As the date approached I started grovelling – both online and in person – but to no avail. There was no way I was going to support the scalper industry but there was also no way I was missing this show. M’lady and I discussed camping out overnight at the venue’s box office the night before the concert in hopes that there would be a ticket rerelease but we decided that would be very unlikely and we bailed.
And wouldn’t you know it, there actually was a rerelease at 10am on show day, tickets behind the stage had been released en masse and anyone lucky enough to have been walking by could have strolled up to the ticket booth and bought tickets for a mere $70 each. Oops.
It was a mistake not befitting of a self-proclaimed concert guru such as myself and I wasn’t going to take it sitting down. M’lady and I got ourselves to Kingston nice and early, parked at our good friend’s house and hopped the free bus downtown.
Yes, the bus was free. All busses going to and from the downtown core were free all day. The city that had named a downtown street after their local heroes was not taking the final Tragically Hip concert lightly. The square in the middle of the city was party central, with proud fans packed in shoulder-to-shoulder priming to watch the concert live on a jumbo-tron the city had set up for the occasion.
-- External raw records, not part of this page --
### src/rtl/operand_fetch_stage.sv
// Operand-fetch (issue) stage between decode and execute.
// Drives both RAM read ports from the decoded source fields. The RAM's
// registered read data arrives one cycle later and is presented to execute
// under a valid/ready handshake. A per-register scoreboard of outstanding
// writebacks stalls decode on read-after-write and write-after-write hazards.
module operand_fetch_stage #(
    parameter int DATA_WIDTH   = 16,
    parameter int ADDR_WIDTH   = 8,
    parameter int MEM_SIZE     = 8,
    parameter int OPCODE_WIDTH = 4
) (
    input  logic                    Clock,
    input  logic                    Reset,
    // decode side
    input  logic                    iValid,
    input  logic [OPCODE_WIDTH-1:0] iOpcode,
    input  logic [ADDR_WIDTH-1:0]   iSrc0,
    input  logic [ADDR_WIDTH-1:0]   iSrc1,
    input  logic [ADDR_WIDTH-1:0]   iDst,
    input  logic                    iWritesDst,
    output logic                    oReady,
    // register RAM read ports
    output logic [ADDR_WIDTH-1:0]   oReadAddress0,
    output logic [ADDR_WIDTH-1:0]   oReadAddress1,
    input  logic [DATA_WIDTH-1:0]   iRamData0,
    input  logic [DATA_WIDTH-1:0]   iRamData1,
    // writeback snoop
    input  logic                    iWbEnable,
    input  logic [ADDR_WIDTH-1:0]   iWbAddress,
    // execute side
    output logic                    oValid,
    input  logic                    iExecReady,
    output logic [OPCODE_WIDTH-1:0] oOpcode,
    output logic [ADDR_WIDTH-1:0]   oDst,
    output logic                    oWritesDst,
    output logic [DATA_WIDTH-1:0]   oOperand0,
    output logic [DATA_WIDTH-1:0]   oOperand1,
    // scoreboard visibility
    output logic [MEM_SIZE-1:0]     oPending
);

    // IDLE : nothing presented to execute
    // FRESH: operands come straight from the RAM's registered outputs
    // HELD : execute stalled us; operands replayed from the hold registers,
    //        because the RAM outputs follow whatever decode now presents
    typedef enum logic [1:0] {
        IDLE  = 2'd0,
        FRESH = 2'd1,
        HELD  = 2'd2
    } state_t;

    state_t state_reg;
    state_t state_next;

    logic [MEM_SIZE-1:0]     pending_reg;
    logic [MEM_SIZE-1:0]     pending_next;

    logic [OPCODE_WIDTH-1:0] opcode_reg;
    logic [ADDR_WIDTH-1:0]   dst_reg;
    logic                    writes_dst_reg;
    logic [DATA_WIDTH-1:0]   hold0_reg;
    logic [DATA_WIDTH-1:0]   hold1_reg;

    // one-hot decodes of each address against every tracked register
    logic [MEM_SIZE-1:0]     src0_hit;
    logic [MEM_SIZE-1:0]     src1_hit;
    logic [MEM_SIZE-1:0]     dst_hit;
    logic [MEM_SIZE-1:0]     wb_hit;

    logic [MEM_SIZE-1:0]     wb_clear;
    logic [MEM_SIZE-1:0]     live_pending;
    logic [MEM_SIZE-1:0]     dst_set;

    logic                    hazard_src0;
    logic                    hazard_src1;
    logic                    hazard_dst;
    logic                    hazard;
    logic                    out_valid;
    logic                    ready;
    logic                    issue;

    // Addresses at or beyond MEM_SIZE match no decode bit, so they can never
    // hazard and are never marked.
    generate
        for (genvar gi = 0; gi < MEM_SIZE; gi++) begin : g_decode
            assign src0_hit[gi] = (iSrc0      == ADDR_WIDTH'(gi));
            assign src1_hit[gi] = (iSrc1      == ADDR_WIDTH'(gi));
            assign dst_hit[gi]  = (iDst       == ADDR_WIDTH'(gi));
            assign wb_hit[gi]   = (iWbAddress == ADDR_WIDTH'(gi));
        end
    endgenerate

    // A writeback landing this cycle resolves its hazard now: the RAM forwards
    // same-cycle write data to a read of the same address.
    assign wb_clear     = iWbEnable ? wb_hit : '0;
    assign live_pending = pending_reg & ~wb_clear;

    assign hazard_src0 = |(live_pending & src0_hit);
    assign hazard_src1 = |(live_pending & src1_hit);
    assign hazard_dst  = iWritesDst & (|(live_pending & dst_hit));
    assign hazard      = hazard_src0 | hazard_src1 | hazard_dst;

    // Ready deliberately ignores iValid so decode can look before it commits.
    assign ready  = !hazard && (!out_valid || iExecReady);
    assign issue  = iValid && ready;
    assign oReady = ready;

    // Set beats clear: an issuing writer supersedes a retiring one.
    assign dst_set      = (issue && iWritesDst) ? dst_hit : '0;
    assign pending_next = live_pending | dst_set;

    assign oReadAddress0 = iSrc0;
    assign oReadAddress1 = iSrc1;
    assign oPending      = pending_reg;
    assign oOpcode       = opcode_reg;
    assign oDst          = dst_reg;
    assign oWritesDst    = writes_dst_reg;

    // State register
    always_ff @(posedge Clock or posedge Reset) begin
        if (Reset) begin
            state_reg <= IDLE;
        end else begin
            state_reg <= state_next;
        end
    end

    // Next-state logic for the presentation FSM
    always_comb begin
        state_next = state_reg;
        case (state_reg)
            IDLE: begin
                if (issue) begin
                    state_next = FRESH;
                end
            end
            FRESH, HELD: begin
                if (!iExecReady) begin
                    state_next = HELD;
                end else if (issue) begin
                    state_next = FRESH;
                end else begin
                    state_next = IDLE;
                end
            end
            default: begin
                state_next = IDLE;
            end
        endcase
    end

    // Output decode: valid flag and operand source selection
    always_comb begin
        out_valid = 1'b0;
        oOperand0 = iRamData0;
        oOperand1 = iRamData1;
        case (state_reg)
            FRESH: begin
                out_valid = 1'b1;
            end
            HELD: begin
                out_valid = 1'b1;
                oOperand0 = hold0_reg;
                oOperand1 = hold1_reg;
            end
            default: begin
                out_valid = 1'b0;
            end
        endcase
    end

    assign oValid = out_valid;

    // Scoreboard of registers with an outstanding writeback
    always_ff @(posedge Clock or posedge Reset) begin
        if (Reset) begin
            pending_reg <= '0;
        end else begin
            pending_reg <= pending_next;
        end
    end

    // Instruction payload captured on issue, stable while execute stalls
    always_ff @(posedge Clock or posedge Reset) begin
        if (Reset) begin
            opcode_reg     <= '0;
            dst_reg        <= '0;
            writes_dst_reg <= 1'b0;
        end else if (issue) begin
            opcode_reg     <= iOpcode;
            dst_reg        <= iDst;
            writes_dst_reg <= iWritesDst;
        end
    end

    // Snapshot RAM data on the first stalled cycle so operands survive the stall
    always_ff @(posedge Clock or posedge Reset) begin
        if (Reset) begin
            hold0_reg <= '0;
            hold1_reg <= '0;
        end else if (state_reg == FRESH && !iExecReady) begin
            hold0_reg <= iRamData0;
            hold1_reg <= iRamData1;
        end
    end

endmodule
I started my ticket search halfway between the square and the arena, holding my finger in the air and calling out to the constant throng of people that thrust down the cordoned-off street. So many people yelled out ridiculous prices as they walked by, “You can have my ticket for $2,000!” And as ridiculous as it was, that was close to the actual price being asked by the small circle of scalpers that were huddled together kitty-corner across from the venue.
“Have a great time at the show,” was my answer every time. “Have a great time at the show.”
The only other response I would get would be people asking me how much I’d give them for their ticket. “Not enough to make you sell it,” was my answer to that, and I’m sure I was right.
(At one point Prime Minister Trudeau walked by, casually strolling up the middle of the street surrounded by a small pocket of admirers [and bodyguards I suppose]. This was my chance! I thought but alas, young Justin had no extras.)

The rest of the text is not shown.